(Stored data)
· · · · · · ·
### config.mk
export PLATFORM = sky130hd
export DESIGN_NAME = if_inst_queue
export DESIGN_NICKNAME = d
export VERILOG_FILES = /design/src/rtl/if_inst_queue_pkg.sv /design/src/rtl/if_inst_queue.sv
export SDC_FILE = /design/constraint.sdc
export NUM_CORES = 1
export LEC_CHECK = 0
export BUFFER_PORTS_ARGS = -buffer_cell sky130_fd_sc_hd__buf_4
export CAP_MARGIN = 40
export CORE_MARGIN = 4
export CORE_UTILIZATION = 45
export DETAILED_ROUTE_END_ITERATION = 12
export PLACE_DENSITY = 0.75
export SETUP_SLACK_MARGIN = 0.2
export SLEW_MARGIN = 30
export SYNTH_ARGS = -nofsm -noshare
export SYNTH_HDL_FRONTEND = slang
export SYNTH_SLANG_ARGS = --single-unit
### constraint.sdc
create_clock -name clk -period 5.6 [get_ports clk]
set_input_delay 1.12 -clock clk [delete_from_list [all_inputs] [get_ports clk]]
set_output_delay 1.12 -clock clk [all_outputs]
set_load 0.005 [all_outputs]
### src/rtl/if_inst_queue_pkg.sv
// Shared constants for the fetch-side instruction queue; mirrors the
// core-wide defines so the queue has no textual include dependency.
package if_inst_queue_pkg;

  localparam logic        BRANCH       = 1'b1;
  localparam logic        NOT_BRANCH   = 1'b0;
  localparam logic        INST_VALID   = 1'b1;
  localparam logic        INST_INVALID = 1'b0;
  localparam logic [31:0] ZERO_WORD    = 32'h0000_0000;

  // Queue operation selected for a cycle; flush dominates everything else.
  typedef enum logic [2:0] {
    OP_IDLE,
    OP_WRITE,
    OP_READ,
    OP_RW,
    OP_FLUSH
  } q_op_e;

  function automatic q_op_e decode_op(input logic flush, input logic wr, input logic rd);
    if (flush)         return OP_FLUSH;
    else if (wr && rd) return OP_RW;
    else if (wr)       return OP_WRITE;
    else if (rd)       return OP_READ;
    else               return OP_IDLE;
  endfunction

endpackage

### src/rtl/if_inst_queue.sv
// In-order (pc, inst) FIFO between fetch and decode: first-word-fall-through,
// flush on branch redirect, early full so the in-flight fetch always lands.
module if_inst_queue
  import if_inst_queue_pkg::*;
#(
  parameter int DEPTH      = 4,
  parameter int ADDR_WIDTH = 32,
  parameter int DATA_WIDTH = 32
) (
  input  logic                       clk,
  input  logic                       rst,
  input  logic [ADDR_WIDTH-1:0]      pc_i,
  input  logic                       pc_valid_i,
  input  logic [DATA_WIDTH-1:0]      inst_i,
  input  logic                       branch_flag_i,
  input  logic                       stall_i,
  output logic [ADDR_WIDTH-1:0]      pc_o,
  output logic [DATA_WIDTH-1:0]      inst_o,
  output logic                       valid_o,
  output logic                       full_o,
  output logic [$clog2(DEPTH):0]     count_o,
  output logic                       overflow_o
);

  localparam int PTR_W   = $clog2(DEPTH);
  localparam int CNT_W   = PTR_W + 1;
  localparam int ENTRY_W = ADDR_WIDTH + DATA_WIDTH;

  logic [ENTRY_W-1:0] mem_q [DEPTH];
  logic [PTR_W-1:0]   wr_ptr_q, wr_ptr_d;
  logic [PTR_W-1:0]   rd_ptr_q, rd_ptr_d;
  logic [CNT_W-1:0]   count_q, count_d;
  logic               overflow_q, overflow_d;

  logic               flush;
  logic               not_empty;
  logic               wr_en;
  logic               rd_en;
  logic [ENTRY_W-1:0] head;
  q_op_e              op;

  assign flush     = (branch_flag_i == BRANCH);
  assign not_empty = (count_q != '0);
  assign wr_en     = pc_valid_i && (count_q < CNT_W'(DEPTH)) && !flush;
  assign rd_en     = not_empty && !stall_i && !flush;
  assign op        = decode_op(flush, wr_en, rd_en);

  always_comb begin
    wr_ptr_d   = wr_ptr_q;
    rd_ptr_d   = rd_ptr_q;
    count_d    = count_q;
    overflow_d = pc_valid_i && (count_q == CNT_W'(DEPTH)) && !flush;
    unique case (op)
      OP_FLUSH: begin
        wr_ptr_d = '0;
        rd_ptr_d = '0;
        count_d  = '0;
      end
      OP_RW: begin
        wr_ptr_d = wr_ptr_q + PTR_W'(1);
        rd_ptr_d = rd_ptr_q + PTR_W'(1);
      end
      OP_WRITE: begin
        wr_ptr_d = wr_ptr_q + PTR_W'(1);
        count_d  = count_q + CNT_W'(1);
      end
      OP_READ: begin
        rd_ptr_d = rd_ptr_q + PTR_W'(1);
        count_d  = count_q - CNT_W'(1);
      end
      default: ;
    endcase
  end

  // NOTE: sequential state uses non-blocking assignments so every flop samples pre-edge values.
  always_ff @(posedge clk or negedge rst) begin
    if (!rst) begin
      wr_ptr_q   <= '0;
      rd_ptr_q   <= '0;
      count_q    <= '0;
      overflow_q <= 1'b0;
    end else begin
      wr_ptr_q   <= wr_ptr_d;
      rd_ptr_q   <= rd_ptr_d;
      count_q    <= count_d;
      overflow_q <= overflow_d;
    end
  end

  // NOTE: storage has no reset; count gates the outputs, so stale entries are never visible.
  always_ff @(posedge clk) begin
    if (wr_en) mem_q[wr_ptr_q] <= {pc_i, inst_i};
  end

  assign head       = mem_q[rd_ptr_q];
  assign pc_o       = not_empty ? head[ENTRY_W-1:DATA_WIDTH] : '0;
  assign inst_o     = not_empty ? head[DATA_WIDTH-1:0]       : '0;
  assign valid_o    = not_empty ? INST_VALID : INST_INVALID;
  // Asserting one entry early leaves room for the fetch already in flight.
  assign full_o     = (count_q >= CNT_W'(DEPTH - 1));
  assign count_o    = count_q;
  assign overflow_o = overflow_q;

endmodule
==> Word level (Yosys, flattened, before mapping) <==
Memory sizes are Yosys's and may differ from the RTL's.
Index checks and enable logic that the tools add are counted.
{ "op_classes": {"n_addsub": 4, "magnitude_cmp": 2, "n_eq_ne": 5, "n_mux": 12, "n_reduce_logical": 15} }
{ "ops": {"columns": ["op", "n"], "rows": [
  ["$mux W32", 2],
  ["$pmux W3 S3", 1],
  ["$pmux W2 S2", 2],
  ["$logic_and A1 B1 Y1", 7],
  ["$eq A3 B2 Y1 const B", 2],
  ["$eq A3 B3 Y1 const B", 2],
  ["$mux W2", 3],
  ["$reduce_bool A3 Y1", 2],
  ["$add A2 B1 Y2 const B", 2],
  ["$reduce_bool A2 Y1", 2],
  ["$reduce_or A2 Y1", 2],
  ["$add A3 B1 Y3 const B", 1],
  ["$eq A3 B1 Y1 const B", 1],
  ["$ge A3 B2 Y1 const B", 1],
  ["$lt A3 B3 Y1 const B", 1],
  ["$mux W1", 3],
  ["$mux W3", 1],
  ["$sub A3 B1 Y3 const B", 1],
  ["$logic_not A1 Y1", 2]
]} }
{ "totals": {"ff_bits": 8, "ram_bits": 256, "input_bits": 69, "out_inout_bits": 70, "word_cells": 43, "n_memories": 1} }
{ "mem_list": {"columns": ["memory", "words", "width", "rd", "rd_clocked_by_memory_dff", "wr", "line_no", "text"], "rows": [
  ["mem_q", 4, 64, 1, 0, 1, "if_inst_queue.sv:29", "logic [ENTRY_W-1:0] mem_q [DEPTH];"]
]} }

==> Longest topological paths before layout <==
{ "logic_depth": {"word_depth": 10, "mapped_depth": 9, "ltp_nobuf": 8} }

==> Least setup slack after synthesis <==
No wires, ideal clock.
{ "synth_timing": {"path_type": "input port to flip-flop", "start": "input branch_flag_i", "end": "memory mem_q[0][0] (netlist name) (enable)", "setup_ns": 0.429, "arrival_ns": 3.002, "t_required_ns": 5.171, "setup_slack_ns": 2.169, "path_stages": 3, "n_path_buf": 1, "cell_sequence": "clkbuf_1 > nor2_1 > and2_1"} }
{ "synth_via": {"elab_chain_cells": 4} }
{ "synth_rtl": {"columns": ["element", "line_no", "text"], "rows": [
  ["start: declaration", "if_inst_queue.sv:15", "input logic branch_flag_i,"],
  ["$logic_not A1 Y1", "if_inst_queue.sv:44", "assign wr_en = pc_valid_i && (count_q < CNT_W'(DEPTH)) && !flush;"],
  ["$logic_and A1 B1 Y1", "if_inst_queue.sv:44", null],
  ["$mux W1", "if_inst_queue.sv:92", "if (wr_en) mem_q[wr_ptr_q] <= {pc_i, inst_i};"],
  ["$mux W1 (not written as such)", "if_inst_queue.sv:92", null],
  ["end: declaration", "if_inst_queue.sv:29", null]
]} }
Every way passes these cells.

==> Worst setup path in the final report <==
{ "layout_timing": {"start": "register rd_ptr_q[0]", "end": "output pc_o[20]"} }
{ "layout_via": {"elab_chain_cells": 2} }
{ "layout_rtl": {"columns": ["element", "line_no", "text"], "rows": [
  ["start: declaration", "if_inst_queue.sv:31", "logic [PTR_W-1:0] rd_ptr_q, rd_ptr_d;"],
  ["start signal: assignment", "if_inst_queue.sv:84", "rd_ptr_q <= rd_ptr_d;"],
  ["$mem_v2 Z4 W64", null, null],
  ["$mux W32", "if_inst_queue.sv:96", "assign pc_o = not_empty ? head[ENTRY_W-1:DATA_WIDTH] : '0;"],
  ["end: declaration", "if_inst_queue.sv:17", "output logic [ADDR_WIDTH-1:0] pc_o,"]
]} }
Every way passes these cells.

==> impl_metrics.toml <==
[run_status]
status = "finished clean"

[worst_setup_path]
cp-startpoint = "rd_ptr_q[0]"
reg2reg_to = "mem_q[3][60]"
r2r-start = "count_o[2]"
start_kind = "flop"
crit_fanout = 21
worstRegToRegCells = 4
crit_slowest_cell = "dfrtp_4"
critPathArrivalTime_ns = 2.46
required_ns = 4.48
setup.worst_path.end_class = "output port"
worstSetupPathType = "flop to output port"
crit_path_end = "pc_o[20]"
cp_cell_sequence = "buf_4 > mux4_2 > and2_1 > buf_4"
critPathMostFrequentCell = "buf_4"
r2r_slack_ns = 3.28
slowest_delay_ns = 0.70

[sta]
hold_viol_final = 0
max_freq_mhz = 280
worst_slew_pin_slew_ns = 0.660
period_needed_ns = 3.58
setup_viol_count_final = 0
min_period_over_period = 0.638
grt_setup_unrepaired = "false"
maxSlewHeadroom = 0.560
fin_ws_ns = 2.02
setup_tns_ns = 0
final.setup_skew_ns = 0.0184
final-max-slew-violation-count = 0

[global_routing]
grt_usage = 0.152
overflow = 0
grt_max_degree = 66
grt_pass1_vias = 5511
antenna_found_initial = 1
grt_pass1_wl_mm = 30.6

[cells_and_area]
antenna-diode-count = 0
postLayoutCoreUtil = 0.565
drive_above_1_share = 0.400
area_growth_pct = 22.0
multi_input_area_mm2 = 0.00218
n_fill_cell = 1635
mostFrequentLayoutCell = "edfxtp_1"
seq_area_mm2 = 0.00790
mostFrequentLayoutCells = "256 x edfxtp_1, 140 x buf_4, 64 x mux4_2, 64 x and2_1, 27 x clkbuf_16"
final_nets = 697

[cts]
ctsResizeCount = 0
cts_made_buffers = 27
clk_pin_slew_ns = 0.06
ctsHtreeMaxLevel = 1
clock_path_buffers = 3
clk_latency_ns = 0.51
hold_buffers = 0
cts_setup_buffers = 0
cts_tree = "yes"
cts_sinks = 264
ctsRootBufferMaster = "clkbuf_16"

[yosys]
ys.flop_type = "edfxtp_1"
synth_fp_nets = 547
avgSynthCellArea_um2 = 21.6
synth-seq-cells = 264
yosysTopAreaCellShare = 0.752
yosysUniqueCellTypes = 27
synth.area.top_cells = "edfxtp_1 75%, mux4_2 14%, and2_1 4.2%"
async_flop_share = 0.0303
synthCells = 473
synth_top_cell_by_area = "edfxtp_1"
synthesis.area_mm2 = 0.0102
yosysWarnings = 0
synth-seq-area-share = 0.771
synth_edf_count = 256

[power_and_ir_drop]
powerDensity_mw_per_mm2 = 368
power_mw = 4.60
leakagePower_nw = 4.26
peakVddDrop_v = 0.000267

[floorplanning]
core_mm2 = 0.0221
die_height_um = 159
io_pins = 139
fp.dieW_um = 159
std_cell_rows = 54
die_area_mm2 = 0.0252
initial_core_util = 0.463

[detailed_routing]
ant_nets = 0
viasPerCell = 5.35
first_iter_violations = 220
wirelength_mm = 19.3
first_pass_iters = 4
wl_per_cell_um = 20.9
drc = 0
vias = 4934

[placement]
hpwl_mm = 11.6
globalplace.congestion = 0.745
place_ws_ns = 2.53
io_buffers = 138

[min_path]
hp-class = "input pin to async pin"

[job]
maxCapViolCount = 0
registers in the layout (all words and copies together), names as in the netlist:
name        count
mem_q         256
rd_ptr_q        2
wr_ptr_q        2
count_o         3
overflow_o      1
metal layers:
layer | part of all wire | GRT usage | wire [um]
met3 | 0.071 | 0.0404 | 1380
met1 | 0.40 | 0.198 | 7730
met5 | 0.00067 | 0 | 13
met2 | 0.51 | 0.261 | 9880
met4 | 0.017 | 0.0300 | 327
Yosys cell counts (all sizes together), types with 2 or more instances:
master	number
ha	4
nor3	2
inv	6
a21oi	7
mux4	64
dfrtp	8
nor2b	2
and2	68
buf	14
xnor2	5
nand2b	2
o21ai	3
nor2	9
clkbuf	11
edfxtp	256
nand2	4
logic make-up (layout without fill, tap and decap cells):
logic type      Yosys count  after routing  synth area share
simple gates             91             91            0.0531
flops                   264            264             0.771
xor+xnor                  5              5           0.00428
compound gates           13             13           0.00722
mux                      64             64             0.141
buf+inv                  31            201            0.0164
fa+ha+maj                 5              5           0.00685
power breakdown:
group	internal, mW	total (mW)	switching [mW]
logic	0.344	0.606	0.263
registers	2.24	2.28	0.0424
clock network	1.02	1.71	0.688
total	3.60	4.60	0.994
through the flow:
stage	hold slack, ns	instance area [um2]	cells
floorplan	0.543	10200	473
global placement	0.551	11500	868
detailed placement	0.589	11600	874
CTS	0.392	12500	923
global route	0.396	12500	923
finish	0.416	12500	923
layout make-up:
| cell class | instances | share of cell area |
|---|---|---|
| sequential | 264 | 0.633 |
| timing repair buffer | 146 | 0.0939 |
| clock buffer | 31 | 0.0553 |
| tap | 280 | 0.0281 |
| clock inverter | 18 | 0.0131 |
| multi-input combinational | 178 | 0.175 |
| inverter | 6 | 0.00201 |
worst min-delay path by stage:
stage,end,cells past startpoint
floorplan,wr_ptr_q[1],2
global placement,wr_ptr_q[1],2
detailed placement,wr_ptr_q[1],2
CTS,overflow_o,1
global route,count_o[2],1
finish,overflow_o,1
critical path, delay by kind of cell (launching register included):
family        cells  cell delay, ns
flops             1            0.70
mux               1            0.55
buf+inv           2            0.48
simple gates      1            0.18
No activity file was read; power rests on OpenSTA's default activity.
· · · · · · ·
Determine how many lines in the entries above contain the word "instances", and respond with the number alone.

2